Do you ever get frustrated feeling like the rest of the world is moving at this amazingly fast pace of change and mobility while you’re stuck at the bottom of the pit begging someone to help you get a lift up to at least the first rung of the adult life ladder? That’s the way I’ve felt for more than a year now. It’s not a pleasant place to be.  And no one can be blamed for it. We all have our own paths to follow and they progress at different speeds.  If only we could turn on blinders so we can’t feel like we’re all competing with one another!

Nevertheless, I finally got to take the “next step” I’ve been longing to take for two years now. I’m in a new job where I have more responsibility along with more authority to get done what has to get done.  I’m in a newly created position so I have more leeway in defining what the position looks like.
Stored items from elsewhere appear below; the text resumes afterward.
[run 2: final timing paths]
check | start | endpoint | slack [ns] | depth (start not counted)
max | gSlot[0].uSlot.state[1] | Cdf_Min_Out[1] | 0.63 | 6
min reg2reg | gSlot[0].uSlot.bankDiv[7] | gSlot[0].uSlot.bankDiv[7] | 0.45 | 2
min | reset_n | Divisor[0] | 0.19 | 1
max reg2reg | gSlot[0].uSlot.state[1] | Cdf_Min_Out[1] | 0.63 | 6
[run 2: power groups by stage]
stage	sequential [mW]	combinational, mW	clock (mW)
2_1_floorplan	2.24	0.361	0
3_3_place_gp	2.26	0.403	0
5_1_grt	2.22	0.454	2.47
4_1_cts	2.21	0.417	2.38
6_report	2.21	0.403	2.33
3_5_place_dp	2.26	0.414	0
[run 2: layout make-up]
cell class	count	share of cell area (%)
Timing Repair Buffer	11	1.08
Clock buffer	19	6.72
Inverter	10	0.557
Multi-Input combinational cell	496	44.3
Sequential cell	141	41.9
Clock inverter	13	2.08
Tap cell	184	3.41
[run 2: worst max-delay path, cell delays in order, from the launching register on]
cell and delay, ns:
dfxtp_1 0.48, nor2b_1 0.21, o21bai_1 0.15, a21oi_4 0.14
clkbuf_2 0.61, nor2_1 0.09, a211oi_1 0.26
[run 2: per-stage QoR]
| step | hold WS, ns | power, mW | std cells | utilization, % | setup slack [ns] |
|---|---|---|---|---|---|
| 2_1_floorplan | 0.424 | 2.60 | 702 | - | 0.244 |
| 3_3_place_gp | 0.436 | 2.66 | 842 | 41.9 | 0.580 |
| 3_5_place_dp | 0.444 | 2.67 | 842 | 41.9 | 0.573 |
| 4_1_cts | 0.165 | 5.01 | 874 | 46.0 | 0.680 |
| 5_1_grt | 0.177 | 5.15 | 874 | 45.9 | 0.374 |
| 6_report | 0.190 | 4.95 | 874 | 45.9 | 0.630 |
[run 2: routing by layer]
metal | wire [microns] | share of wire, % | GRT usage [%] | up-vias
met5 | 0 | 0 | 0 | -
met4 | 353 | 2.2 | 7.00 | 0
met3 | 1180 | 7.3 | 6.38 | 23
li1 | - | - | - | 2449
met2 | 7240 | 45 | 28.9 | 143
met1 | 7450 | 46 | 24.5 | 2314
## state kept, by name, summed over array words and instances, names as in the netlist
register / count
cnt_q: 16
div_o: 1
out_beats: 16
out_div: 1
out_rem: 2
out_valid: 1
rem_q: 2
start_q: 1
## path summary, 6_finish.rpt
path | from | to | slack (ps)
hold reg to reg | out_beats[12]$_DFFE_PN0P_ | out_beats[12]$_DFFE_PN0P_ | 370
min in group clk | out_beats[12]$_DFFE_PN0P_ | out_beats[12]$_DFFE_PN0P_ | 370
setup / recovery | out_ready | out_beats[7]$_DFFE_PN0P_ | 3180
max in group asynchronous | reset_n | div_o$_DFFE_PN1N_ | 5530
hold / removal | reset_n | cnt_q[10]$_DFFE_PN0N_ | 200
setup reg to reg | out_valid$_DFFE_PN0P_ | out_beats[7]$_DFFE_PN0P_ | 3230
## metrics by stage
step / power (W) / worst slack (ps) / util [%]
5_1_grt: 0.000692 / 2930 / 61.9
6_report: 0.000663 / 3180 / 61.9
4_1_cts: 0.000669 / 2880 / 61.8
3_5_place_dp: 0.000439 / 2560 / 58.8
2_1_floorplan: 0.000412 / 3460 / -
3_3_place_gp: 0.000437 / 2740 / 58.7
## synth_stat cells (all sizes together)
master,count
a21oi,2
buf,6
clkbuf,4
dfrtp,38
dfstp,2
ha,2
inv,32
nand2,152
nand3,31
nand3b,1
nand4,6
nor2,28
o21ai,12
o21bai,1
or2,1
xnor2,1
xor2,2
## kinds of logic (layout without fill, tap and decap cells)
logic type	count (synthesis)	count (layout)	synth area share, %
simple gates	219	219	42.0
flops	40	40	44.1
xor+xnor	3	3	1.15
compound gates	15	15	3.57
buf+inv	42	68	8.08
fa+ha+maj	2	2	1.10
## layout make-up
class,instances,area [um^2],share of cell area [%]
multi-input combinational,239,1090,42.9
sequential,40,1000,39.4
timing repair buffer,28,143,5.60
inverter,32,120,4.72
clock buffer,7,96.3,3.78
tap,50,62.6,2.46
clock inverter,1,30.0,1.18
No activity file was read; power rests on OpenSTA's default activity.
File: config.mk
export PLATFORM = sky130hd
export DESIGN_NAME = nco_cfg_scheduler_flat
export DESIGN_NICKNAME = d
export VERILOG_FILES = /design/src/rtl/nco_cfg_pkg.sv /design/src/rtl/nco_cfg_scheduler_if.sv /design/src/rtl/nco_cfg_scheduler_watchdog.sv /design/src/rtl/nco_cfg_scheduler.sv /design/src/flat_wrapper.sv
export SDC_FILE = /design/constraint.sdc
export NUM_CORES = 1
export LEC_CHECK = 0
export BUFFER_PORTS_ARGS = -buffer_cell sky130_fd_sc_hd__buf_2
export CAP_MARGIN = 20
export CORE_AREA = 2 2 147 149
export DETAILED_ROUTE_END_ITERATION = 10
export DIE_AREA = 0 0 149 151
export SYNTH_ARGS = -nofsm -noshare
export SYNTH_HDL_FRONTEND = slang
export SYNTH_SLANG_ARGS = --single-unit
File: constraint.sdc
create_clock -name clk -period 5.1 [get_ports clk]
set_input_delay 0.51 -clock clk [delete_from_list [all_inputs] [get_ports clk]]
set_output_delay 0.51 -clock clk [all_outputs]
set_load 0.01 [all_outputs]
I’m working in a new area of educational video so I can explore a whole new area of learning and “edutainment.” I also currently have more free time than I’m used to having so I can spend it watching and trying tutorials in motion graphics to expand my skillset.  All in all, I’m very happy to have made a step up on the career ladder rather than a step sideways or down which is what I had been beginning to fear was necessary for me to make a move at all.
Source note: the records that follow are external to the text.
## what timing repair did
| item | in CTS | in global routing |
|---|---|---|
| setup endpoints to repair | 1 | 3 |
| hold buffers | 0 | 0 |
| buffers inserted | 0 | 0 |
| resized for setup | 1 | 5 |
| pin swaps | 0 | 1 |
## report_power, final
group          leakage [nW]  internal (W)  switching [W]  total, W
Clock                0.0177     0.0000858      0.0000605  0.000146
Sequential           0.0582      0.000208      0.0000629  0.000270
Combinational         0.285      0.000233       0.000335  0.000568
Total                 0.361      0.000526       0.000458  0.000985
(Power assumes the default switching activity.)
## config.mk

```make
export PLATFORM = sky130hd
export DESIGN_NAME = shiftreg_frame_sync
export DESIGN_NICKNAME = d
export VERILOG_FILES = /design/src/rtl/shiftreg_frame_sync.sv
export SDC_FILE = /design/constraint.sdc
export NUM_CORES = 1
export LEC_CHECK = 0
export CORE_MARGIN = 1.5
export CORE_UTILIZATION = 57
export DETAILED_ROUTE_END_ITERATION = 10
export PLACE_DENSITY_LB_ADDON = 0.25
export SLEW_MARGIN = 10
export SYNTH_ARGS = -nofsm -noshare
export SYNTH_HDL_FRONTEND = slang
export SYNTH_SLANG_ARGS = --single-unit
```

## constraint.sdc

```tcl
create_clock -name clk -period 2.75 [get_ports clk]
set_clock_uncertainty 0.15 [all_clocks]
set_input_delay 0.4125 -clock clk [delete_from_list [all_inputs] [get_ports clk]]
set_output_delay 0.4125 -clock clk [all_outputs]
set_load 0.02 [all_outputs]
```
Personal life-wise, I’m excited about changes. My desire to change jobs was more than just about upping my career prospects but it was also about living somewhere else–closer to friends, my boyfriend, and a creative scene more conducive to building a necessary network.  While Richmond isn’t exactly the most “glamorous” place I could move, in the last 3 years of researching and trying to find an area that would bolster rather than stifle my career, I found Richmond to fulfill a lot of my needs. So many of my friends moved here post-college. It has a thriving creative scene and a lot of young people.  It even has a small but passionate film industry with productions like Mercy Street and Loving having been filmed here in the last few years.  It’s not L.A., but the more I’ve considered it over the last few years, the more I realize I don’t want to have live in L.A.  I know it’s the entertainment industry’s heart and the hub of YouTube and online content innovation, but I just don’t think it’s what’s going to make me happy or give me the career I really want.  So for now, I want to take it one step at a time.  Richmond seems like the place that has all the things I want for the moment, and that’s a welcome change in my life.
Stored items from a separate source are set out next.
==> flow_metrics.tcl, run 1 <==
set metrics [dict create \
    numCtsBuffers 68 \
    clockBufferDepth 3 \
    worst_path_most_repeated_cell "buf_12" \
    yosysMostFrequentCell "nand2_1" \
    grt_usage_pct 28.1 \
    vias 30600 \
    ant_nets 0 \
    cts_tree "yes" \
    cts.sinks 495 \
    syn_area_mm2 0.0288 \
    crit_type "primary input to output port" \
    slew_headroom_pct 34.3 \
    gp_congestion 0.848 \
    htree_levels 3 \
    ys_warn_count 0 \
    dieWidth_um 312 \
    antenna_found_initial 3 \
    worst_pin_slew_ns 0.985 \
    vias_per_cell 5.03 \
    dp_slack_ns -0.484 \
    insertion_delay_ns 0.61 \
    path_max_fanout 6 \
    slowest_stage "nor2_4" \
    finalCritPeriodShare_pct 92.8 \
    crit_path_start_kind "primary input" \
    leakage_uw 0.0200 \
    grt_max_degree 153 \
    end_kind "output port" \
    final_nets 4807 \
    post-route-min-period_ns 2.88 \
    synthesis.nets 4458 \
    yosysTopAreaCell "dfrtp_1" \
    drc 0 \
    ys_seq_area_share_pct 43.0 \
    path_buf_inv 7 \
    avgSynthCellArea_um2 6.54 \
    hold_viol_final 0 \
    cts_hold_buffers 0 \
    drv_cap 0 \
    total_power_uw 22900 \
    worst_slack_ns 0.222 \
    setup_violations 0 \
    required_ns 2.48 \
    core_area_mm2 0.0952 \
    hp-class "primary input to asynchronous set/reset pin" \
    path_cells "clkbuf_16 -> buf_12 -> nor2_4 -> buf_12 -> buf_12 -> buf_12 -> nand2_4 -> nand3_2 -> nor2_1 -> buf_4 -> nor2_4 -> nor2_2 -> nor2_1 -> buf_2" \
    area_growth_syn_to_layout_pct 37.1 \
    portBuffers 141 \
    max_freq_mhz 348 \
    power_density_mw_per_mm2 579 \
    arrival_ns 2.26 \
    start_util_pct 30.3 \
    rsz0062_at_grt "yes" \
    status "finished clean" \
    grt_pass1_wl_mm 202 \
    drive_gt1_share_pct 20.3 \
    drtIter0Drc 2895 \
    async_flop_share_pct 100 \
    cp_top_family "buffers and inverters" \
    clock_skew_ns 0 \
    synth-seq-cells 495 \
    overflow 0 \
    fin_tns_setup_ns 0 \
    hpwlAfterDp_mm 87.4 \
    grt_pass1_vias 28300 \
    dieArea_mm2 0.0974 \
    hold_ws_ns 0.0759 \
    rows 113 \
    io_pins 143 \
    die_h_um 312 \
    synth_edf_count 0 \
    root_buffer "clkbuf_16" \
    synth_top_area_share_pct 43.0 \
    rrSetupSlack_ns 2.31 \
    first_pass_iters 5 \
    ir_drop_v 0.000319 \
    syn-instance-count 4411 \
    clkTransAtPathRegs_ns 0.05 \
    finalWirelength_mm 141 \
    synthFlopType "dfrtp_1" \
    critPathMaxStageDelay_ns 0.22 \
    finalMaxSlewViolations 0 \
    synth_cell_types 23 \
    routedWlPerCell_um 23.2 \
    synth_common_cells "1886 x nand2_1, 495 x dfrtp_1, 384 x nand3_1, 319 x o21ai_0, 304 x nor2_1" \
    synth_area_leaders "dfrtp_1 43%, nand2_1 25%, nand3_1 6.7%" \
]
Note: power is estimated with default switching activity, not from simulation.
File: src/rtl/processor_pkg.sv
// Shared constants for the single-cycle RV32I-subset processor: opcodes, ALU op codes
// and branch funct3 values.
package processor_pkg;

  localparam logic [6:0] OpcOp     = 7'b0110011;
  localparam logic [6:0] OpcOpImm  = 7'b0010011;
  localparam logic [6:0] OpcLoad   = 7'b0000011;
  localparam logic [6:0] OpcStore  = 7'b0100011;
  localparam logic [6:0] OpcBranch = 7'b1100011;
  localparam logic [6:0] OpcLui    = 7'b0110111;
  localparam logic [6:0] OpcAuipc  = 7'b0010111;
  localparam logic [6:0] OpcJal    = 7'b1101111;
  localparam logic [6:0] OpcJalr   = 7'b1100111;

  typedef enum logic [3:0] {
    AluAdd   = 4'b0000,
    AluSll   = 4'b0001,
    AluSlt   = 4'b0010,
    AluSltu  = 4'b0011,
    AluXor   = 4'b0100,
    AluSrl   = 4'b0101,
    AluOr    = 4'b0110,
    AluAnd   = 4'b0111,
    AluSub   = 4'b1000,
    AluSra   = 4'b1101,
    AluPassB = 4'b1111
  } alu_op_e;

  localparam logic [2:0] F3Beq  = 3'b000;
  localparam logic [2:0] F3Bne  = 3'b001;
  localparam logic [2:0] F3Blt  = 3'b100;
  localparam logic [2:0] F3Bge  = 3'b101;
  localparam logic [2:0] F3Bltu = 3'b110;
  localparam logic [2:0] F3Bgeu = 3'b111;
  localparam logic [2:0] F3Sr   = 3'b101;

  function automatic logic [31:0] sext12(input logic [11:0] v);
    return {{20{v[11]}}, v};
  endfunction

endpackage

File: src/rtl/processor_regfile.sv
// 31-entry register file with two combinational read ports and one write port;
// x0 is hardwired to zero and all registers clear on asynchronous reset.
module processor_regfile (
  input  logic        clk,
  input  logic        rst_n,
  input  logic        i_we,
  input  logic [4:0]  i_waddr,
  input  logic [31:0] i_wdata,
  input  logic [4:0]  i_raddr1,
  input  logic [4:0]  i_raddr2,
  output logic [31:0] o_rdata1,
  output logic [31:0] o_rdata2
);

  logic [31:0] r_regs [1:31];

  always_ff @(posedge clk or negedge rst_n) begin
    if (!rst_n) begin
      for (int i = 1; i < 32; i++) begin
        r_regs[i] <= '0;
      end
    end else if (i_we && (i_waddr != 5'd0)) begin
      r_regs[i_waddr] <= i_wdata;
    end
  end

  assign o_rdata1 = (i_raddr1 == 5'd0) ? '0 : r_regs[i_raddr1];
  assign o_rdata2 = (i_raddr2 == 5'd0) ? '0 : r_regs[i_raddr2];

endmodule

File: src/rtl/processor.sv
// Single-cycle RV32I-subset core: inline decode, ALU and comparator, commit gated by toggle.
// Define PROCESSOR_DMEM_EN to instantiate the 64-word data memory (otherwise loads read 0).
module processor
  import processor_pkg::*;
(
  input  logic        clk,
  input  logic        rst_n,
  input  logic        toggle,
  input  logic [31:0] Instr,
  output logic [6:0]  pcOPcode,
  output logic [4:0]  pcrs1,
  output logic [4:0]  pcrs2,
  output logic [4:0]  pcrd,
  output logic [31:0] pcImm_OUT,
  output logic [3:0]  pcALUop,
  output logic [31:0] P_out,
  output logic        BrEQ,
  output logic        BrLt,
  output logic        preg_write,
  output logic        pImmSel,
  output logic        BSeL,
  output logic        ASeL,
  output logic        BrUN,
  output logic        MemRw,
  output logic        WBSeL
);

  logic [31:0] r_pc;
  logic [31:0] w_rs1_data, w_rs2_data, w_a, w_b, w_alu, w_load_data;
  logic [31:0] w_pc_plus4, w_pc_next;
  logic [2:0]  w_funct3;
  logic [3:0]  w_alu_op;
  logic        w_legal, w_is_branch, w_is_jal, w_is_jalr, w_taken;

  assign pcOPcode   = Instr[6:0];
  assign pcrs1      = Instr[19:15];
  assign pcrs2      = Instr[24:20];
  assign pcrd       = Instr[11:7];
  assign w_funct3   = Instr[14:12];
  assign pcALUop    = w_alu_op;
  assign w_pc_plus4 = r_pc + 32'd4;

  always_comb begin
    preg_write  = 1'b0;
    pImmSel     = 1'b0;
    BSeL        = 1'b0;
    ASeL        = 1'b0;
    BrUN        = 1'b0;
    MemRw       = 1'b0;
    WBSeL       = 1'b0;
    w_alu_op    = AluAdd;
    pcImm_OUT   = '0;
    w_legal     = 1'b1;
    w_is_branch = 1'b0;
    w_is_jal    = 1'b0;
    w_is_jalr   = 1'b0;
    case (Instr[6:0])
      OpcOp: begin
        preg_write = 1'b1;
        w_alu_op   = {Instr[30], w_funct3};
      end
      OpcOpImm: begin
        {preg_write, pImmSel, BSeL} = 3'b111;
        pcImm_OUT = sext12(Instr[31:20]);
        w_alu_op  = (w_funct3 == F3Sr && Instr[30]) ? AluSra : {1'b0, w_funct3};
      end
      OpcLoad: begin
        {preg_write, pImmSel, BSeL, WBSeL} = 4'b1111;
        pcImm_OUT = sext12(Instr[31:20]);
      end
      OpcStore: begin
        {pImmSel, BSeL, MemRw} = 3'b111;
        pcImm_OUT = sext12({Instr[31:25], Instr[11:7]});
      end
      OpcBranch: begin
        {pImmSel, BSeL, ASeL} = 3'b111;
        BrUN        = (w_funct3 == F3Bltu) || (w_funct3 == F3Bgeu);
        w_is_branch = 1'b1;
        pcImm_OUT   = {{19{Instr[31]}}, Instr[31], Instr[7], Instr[30:25], Instr[11:8], 1'b0};
      end
      OpcLui: begin
        {preg_write, pImmSel, BSeL} = 3'b111;
        w_alu_op  = AluPassB;
        pcImm_OUT = {Instr[31:12], 12'b0};
      end
      OpcAuipc: begin
        {preg_write, pImmSel, BSeL, ASeL} = 4'b1111;
        pcImm_OUT = {Instr[31:12], 12'b0};
      end
      OpcJal: begin
        {preg_write, pImmSel, BSeL, ASeL} = 4'b1111;
        w_is_jal  = 1'b1;
        pcImm_OUT = {{11{Instr[31]}}, Instr[31], Instr[19:12], Instr[20], Instr[30:21], 1'b0};
      end
      OpcJalr: begin
        {preg_write, pImmSel, BSeL} = 3'b111;
        w_is_jalr = 1'b1;
        pcImm_OUT = sext12(Instr[31:20]);
      end
      default: w_legal = 1'b0;
    endcase
  end

  processor_regfile u_regfile (
    .clk      (clk),
    .rst_n    (rst_n),
    .i_we     (toggle & preg_write),
    .i_waddr  (Instr[11:7]),
    .i_wdata  (P_out),
    .i_raddr1 (Instr[19:15]),
    .i_raddr2 (Instr[24:20]),
    .o_rdata1 (w_rs1_data),
    .o_rdata2 (w_rs2_data)
  );

  // Comparator outputs are masked on illegal opcodes so every strobe reads 0 there.
  assign BrEQ = w_legal && (w_rs1_data == w_rs2_data);
  assign BrLt = w_legal && (BrUN ? (w_rs1_data < w_rs2_data)
                                 : ($signed(w_rs1_data) < $signed(w_rs2_data)));

  assign w_a = ASeL ? r_pc : w_rs1_data;
  assign w_b = BSeL ? pcImm_OUT : w_rs2_data;

  always_comb begin
    case (w_alu_op)
      AluAdd:   w_alu = w_a + w_b;
      AluSub:   w_alu = w_a - w_b;
      AluSll:   w_alu = w_a << w_b[4:0];
      AluSlt:   w_alu = {31'b0, $signed(w_a) < $signed(w_b)};
      AluSltu:  w_alu = {31'b0, w_a < w_b};
      AluXor:   w_alu = w_a ^ w_b;
      AluSrl:   w_alu = w_a >> w_b[4:0];
      AluSra:   w_alu = $unsigned($signed(w_a) >>> w_b[4:0]);
      AluOr:    w_alu = w_a | w_b;
      AluAnd:   w_alu = w_a & w_b;
      AluPassB: w_alu = w_b;
      default:  w_alu = '0;
    endcase
  end

  always_comb begin
    w_taken = 1'b0;
    if (w_is_branch) begin
      case (w_funct3)
        F3Beq:          w_taken = BrEQ;
        F3Bne:          w_taken = !BrEQ;
        F3Blt, F3Bltu:  w_taken = BrLt;
        F3Bge, F3Bgeu:  w_taken = !BrLt;
        default:        w_taken = 1'b0;
      endcase
    end
  end

  always_comb begin
    if (w_is_jal || w_is_jalr) begin
      P_out = w_pc_plus4;
    end else if (WBSeL) begin
      P_out = w_load_data;
    end else begin
      P_out = w_alu;
    end
  end

  always_comb begin
    if (w_is_jal || w_taken) begin
      w_pc_next = w_alu;
    end else if (w_is_jalr) begin
      w_pc_next = {w_alu[31:1], 1'b0};
    end else begin
      w_pc_next = w_pc_plus4;
    end
  end

  always_ff @(posedge clk or negedge rst_n) begin
    if (!rst_n) begin
      r_pc <= '0;
    end else if (toggle) begin
      r_pc <= w_pc_next;
    end
  end

`ifdef PROCESSOR_DMEM_EN
  logic [31:0] r_dmem [64];
  logic [5:0]  w_dmem_addr;

  assign w_dmem_addr = w_alu[7:2];

  always_ff @(posedge clk or negedge rst_n) begin
    if (!rst_n) begin
      for (int i = 0; i < 64; i++) begin
        r_dmem[i] <= '0;
      end
    end else if (toggle && MemRw) begin
      r_dmem[w_dmem_addr] <= w_rs2_data;
    end
  end

  assign w_load_data = r_dmem[w_dmem_addr];
`else
  assign w_load_data = '0;
`endif

endmodule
So for me, it kind of feels like I’ve started a new life.  There are similarities and vestiges of my life at my previous job and in my hometown, but for the most part, it feels wholly new. As I was leaving work on my first day, I couldn’t help being overcome with a crazy smile because I realized I had accomplished all the things I’d set out to do: I was living in Richmond, I was working at VCU.  And do you know how hard it is to actually do the things you set out to do? Usually goals have to change and shift and be put on hold, but this time things actually worked out and I am incredibly thankful for that.

Much of this blog is about goal-setting–how to set goals, how to manage disappointments and setbacks, how to celebrate little victories, how to advocate for yourself and your goals to the discouragers in your life–so it is incredibly exciting to get to say “Hey! This advice I’ve been giving you isn’t totally insane, it does work eventually!” I think it’s important to celebrate every victory no matter how big or small of a goal it is that you’ve accomplished.  And this change is a time worthy of celebration and overflowing gratitude.